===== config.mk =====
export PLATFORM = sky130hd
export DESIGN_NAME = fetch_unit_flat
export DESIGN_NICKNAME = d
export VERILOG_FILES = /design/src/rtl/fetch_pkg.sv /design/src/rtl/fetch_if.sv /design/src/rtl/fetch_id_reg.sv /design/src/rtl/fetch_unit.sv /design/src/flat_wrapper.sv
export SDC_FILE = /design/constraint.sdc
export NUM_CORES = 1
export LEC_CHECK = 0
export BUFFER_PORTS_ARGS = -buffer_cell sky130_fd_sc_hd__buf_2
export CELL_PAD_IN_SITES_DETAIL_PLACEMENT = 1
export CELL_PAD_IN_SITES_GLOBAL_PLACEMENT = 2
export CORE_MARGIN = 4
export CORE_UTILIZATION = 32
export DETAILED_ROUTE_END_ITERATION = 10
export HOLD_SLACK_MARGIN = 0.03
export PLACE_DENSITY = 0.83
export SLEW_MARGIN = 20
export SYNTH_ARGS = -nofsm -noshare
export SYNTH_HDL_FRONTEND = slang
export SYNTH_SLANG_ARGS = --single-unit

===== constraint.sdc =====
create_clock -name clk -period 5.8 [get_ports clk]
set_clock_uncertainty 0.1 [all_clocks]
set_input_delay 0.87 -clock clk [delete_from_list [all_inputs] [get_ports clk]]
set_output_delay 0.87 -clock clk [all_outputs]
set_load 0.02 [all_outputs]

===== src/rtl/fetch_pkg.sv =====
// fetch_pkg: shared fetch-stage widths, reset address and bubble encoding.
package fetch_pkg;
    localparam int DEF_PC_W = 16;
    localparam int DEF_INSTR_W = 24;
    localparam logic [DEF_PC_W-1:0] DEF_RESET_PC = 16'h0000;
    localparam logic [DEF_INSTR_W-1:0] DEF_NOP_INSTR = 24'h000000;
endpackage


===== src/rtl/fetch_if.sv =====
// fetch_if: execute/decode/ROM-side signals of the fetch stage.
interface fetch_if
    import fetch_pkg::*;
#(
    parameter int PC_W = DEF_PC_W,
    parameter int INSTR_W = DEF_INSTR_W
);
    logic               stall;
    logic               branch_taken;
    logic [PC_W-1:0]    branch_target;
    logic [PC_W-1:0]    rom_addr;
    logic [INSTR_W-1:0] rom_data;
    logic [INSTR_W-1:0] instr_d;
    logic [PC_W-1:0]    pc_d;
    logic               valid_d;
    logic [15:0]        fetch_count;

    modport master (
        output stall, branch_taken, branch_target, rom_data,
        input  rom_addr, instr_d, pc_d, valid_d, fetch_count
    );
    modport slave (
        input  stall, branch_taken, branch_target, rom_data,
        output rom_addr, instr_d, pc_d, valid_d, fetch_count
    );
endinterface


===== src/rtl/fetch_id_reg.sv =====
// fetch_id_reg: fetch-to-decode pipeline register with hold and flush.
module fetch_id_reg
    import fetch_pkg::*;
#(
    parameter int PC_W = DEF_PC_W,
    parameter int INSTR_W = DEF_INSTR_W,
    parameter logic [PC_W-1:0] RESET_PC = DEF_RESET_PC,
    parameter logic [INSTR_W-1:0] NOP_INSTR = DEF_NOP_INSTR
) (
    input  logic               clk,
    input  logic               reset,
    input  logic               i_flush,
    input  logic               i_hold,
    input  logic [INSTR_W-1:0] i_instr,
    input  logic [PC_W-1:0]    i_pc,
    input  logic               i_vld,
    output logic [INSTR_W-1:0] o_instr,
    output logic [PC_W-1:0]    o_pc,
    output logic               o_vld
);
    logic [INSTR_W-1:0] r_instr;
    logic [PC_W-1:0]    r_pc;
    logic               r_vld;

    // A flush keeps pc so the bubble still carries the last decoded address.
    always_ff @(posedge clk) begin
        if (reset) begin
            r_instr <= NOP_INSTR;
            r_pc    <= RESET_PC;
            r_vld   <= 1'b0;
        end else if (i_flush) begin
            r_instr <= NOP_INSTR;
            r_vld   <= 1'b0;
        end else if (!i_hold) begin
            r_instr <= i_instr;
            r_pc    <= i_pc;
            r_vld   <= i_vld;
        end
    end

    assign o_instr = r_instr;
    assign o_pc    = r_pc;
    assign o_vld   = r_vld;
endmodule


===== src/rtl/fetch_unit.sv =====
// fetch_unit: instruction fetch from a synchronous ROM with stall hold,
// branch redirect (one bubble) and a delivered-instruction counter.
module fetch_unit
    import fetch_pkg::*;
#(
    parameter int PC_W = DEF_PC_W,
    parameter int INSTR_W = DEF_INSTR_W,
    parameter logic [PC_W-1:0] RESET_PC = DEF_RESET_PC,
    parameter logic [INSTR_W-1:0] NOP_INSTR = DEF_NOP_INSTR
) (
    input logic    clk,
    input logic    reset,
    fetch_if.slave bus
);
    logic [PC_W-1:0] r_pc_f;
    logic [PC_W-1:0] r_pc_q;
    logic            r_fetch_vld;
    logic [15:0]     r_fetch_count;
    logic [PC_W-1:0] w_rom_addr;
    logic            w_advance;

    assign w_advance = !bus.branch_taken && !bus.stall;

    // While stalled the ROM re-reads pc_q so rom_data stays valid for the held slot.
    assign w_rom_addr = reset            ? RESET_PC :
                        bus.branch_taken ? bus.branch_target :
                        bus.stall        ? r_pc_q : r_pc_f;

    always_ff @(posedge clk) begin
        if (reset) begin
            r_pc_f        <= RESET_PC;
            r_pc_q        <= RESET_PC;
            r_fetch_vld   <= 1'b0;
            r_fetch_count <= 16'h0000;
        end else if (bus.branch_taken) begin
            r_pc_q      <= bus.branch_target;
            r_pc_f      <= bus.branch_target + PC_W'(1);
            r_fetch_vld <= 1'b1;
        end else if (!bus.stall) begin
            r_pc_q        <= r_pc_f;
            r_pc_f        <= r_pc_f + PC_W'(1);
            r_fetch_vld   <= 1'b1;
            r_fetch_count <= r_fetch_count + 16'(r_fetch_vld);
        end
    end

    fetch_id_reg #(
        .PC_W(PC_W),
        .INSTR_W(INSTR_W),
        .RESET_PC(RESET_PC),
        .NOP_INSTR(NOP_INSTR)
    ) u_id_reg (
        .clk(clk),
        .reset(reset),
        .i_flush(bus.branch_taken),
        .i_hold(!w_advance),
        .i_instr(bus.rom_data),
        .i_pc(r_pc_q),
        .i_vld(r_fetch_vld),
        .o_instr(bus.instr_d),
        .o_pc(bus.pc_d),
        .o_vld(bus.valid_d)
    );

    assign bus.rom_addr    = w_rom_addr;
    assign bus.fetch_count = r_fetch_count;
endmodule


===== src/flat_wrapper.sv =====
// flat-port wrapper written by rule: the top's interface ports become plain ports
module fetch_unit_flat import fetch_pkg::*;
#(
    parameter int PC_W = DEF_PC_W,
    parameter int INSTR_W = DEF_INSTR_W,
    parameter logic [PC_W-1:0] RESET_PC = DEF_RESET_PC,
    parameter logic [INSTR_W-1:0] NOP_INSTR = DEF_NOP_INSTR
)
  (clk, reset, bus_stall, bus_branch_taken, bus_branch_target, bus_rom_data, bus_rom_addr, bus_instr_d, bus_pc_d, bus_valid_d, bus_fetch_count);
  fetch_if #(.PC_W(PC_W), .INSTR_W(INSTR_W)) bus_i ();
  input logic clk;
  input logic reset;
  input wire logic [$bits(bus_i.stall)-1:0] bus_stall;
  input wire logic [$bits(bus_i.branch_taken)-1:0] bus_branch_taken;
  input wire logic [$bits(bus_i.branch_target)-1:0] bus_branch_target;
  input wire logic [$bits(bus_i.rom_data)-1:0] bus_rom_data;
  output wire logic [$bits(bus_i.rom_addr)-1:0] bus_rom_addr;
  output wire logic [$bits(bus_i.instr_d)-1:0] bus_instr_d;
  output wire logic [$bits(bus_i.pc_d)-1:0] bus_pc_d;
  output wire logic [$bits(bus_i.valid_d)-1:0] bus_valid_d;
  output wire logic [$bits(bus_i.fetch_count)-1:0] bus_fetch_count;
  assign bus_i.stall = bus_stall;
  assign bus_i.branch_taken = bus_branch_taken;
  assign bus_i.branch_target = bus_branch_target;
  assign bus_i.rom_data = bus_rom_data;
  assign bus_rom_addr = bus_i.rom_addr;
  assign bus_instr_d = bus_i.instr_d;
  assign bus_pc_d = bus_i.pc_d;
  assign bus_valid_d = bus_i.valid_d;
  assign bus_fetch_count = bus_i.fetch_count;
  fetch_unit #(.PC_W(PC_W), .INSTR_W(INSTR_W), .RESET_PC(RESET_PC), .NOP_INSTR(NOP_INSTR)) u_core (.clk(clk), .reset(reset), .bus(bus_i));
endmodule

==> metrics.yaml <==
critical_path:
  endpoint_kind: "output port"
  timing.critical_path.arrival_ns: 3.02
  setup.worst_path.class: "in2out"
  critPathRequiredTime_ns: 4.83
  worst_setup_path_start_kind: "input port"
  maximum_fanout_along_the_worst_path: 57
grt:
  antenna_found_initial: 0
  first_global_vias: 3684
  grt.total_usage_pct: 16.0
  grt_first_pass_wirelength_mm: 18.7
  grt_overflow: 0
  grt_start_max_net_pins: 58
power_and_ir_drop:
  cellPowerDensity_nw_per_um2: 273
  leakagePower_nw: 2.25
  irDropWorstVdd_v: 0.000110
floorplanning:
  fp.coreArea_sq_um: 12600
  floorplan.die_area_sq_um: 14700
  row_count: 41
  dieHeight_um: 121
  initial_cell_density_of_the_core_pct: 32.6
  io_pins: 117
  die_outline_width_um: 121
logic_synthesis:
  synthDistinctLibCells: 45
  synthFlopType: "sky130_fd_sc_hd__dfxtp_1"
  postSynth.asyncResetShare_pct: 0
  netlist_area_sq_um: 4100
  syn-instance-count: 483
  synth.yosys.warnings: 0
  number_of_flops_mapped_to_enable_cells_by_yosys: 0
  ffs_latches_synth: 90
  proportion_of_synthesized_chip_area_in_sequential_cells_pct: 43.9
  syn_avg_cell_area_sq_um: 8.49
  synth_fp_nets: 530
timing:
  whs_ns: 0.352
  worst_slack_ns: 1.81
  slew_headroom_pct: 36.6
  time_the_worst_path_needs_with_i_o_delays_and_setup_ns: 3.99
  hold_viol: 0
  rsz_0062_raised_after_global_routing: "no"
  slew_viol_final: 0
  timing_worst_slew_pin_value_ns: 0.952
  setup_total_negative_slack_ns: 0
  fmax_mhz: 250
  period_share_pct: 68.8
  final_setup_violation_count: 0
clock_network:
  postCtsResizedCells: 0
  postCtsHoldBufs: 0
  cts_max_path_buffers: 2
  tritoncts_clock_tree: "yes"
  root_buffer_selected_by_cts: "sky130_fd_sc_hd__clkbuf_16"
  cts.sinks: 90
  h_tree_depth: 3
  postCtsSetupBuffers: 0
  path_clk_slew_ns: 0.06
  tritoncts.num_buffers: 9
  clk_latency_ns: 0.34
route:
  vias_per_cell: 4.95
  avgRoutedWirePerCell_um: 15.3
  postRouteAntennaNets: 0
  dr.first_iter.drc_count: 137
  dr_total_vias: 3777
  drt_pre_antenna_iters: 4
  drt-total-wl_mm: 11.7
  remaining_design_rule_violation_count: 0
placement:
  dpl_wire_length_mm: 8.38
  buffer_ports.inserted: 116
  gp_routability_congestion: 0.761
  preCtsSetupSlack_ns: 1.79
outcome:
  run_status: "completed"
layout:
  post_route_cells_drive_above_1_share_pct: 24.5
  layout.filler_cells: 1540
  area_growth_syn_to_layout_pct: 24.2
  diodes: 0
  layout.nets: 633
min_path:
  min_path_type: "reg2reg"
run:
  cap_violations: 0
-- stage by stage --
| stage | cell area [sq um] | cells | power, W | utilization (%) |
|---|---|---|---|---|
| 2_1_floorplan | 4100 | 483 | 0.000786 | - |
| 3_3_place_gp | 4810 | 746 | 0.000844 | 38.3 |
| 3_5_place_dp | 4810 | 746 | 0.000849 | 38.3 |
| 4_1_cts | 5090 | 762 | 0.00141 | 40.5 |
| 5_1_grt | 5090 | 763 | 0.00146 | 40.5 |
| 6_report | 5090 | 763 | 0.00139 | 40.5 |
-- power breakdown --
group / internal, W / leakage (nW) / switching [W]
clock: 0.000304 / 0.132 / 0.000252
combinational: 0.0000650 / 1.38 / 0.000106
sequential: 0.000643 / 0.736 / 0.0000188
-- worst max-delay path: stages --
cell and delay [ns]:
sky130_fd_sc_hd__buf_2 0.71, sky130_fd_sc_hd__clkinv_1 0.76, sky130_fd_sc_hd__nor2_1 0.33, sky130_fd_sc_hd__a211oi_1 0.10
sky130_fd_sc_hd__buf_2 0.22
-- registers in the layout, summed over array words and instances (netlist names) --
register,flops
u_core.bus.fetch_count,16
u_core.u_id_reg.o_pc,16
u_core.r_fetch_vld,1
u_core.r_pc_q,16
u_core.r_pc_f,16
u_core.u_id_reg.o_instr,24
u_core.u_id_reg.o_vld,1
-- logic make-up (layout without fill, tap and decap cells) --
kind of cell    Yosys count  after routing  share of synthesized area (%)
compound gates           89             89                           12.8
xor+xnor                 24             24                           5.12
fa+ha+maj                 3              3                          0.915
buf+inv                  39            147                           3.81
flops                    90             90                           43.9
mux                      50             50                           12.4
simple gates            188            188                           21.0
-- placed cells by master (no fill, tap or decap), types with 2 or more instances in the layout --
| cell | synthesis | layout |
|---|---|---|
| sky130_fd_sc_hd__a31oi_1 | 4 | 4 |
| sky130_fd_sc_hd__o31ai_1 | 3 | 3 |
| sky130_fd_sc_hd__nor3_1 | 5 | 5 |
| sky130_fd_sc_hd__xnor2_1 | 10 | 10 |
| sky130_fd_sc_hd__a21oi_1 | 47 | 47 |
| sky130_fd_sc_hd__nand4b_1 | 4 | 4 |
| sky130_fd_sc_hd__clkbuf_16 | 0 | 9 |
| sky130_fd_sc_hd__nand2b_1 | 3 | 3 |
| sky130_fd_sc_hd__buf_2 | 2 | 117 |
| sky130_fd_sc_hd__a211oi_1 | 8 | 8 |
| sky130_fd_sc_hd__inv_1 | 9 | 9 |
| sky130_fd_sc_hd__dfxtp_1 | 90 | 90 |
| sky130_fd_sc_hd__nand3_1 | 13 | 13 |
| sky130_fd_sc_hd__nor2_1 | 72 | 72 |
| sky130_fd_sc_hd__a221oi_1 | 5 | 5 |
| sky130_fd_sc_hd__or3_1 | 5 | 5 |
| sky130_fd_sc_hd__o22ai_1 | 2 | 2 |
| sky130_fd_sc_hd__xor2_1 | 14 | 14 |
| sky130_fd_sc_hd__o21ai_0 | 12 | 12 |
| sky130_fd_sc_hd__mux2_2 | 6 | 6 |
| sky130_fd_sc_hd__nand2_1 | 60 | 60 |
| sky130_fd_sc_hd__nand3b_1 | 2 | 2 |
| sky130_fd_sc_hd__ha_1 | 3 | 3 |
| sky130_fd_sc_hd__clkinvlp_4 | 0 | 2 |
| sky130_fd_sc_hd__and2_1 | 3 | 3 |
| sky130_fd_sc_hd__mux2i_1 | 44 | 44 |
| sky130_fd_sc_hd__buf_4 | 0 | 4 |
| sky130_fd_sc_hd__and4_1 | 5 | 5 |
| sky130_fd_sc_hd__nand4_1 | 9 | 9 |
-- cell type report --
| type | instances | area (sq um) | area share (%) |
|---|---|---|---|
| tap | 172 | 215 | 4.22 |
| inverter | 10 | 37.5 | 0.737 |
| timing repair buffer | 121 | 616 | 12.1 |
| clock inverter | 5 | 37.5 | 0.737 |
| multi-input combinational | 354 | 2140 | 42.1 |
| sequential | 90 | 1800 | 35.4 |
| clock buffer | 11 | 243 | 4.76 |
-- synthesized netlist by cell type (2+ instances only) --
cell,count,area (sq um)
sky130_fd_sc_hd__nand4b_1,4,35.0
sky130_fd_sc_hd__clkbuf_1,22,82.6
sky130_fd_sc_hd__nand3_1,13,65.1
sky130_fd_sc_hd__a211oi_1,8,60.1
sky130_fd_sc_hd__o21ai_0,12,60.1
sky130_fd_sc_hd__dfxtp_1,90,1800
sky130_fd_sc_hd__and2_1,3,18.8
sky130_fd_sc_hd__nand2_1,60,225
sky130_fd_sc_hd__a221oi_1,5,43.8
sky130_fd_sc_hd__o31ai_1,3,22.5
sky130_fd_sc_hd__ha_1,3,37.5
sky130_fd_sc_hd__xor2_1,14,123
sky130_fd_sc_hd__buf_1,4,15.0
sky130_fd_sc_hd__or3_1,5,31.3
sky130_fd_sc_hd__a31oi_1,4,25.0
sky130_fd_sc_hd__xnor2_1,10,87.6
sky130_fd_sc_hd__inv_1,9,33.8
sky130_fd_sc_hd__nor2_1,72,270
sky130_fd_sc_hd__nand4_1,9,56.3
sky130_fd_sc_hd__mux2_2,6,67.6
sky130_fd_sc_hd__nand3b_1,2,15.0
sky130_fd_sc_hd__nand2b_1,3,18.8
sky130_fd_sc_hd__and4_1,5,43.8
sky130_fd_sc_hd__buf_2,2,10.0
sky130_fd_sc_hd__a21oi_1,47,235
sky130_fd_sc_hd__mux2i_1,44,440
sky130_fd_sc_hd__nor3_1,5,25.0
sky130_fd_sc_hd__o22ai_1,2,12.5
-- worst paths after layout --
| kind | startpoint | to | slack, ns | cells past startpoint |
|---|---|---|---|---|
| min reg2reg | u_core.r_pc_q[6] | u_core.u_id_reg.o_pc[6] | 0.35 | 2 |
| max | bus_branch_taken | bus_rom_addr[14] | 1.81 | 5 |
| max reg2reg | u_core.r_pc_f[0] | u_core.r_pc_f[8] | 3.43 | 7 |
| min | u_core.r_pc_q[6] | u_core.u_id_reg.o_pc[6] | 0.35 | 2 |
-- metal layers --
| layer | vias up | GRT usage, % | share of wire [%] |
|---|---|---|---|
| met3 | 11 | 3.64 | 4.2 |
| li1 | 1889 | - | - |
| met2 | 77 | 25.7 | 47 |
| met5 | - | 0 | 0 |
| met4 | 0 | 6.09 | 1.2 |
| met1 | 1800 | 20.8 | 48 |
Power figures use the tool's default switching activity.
§
■ **Task to carry out**:
From the data above, output only the lines between the line containing "export CORE_MARGIN = 4" and the line containing "set_load 0.02 [all_outputs]", inclusive, exactly as written.

■ **Output of the exercise**:
export CORE_MARGIN = 4
export CORE_UTILIZATION = 32
export DETAILED_ROUTE_END_ITERATION = 10
export HOLD_SLACK_MARGIN = 0.03
export PLACE_DENSITY = 0.83
export SLEW_MARGIN = 20
export SYNTH_ARGS = -nofsm -noshare
export SYNTH_HDL_FRONTEND = slang
export SYNTH_SLANG_ARGS = --single-unit

===== constraint.sdc =====
create_clock -name clk -period 5.8 [get_ports clk]
set_clock_uncertainty 0.1 [all_clocks]
set_input_delay 0.87 -clock clk [delete_from_list [all_inputs] [get_ports clk]]
set_output_delay 0.87 -clock clk [all_outputs]
set_load 0.02 [all_outputs]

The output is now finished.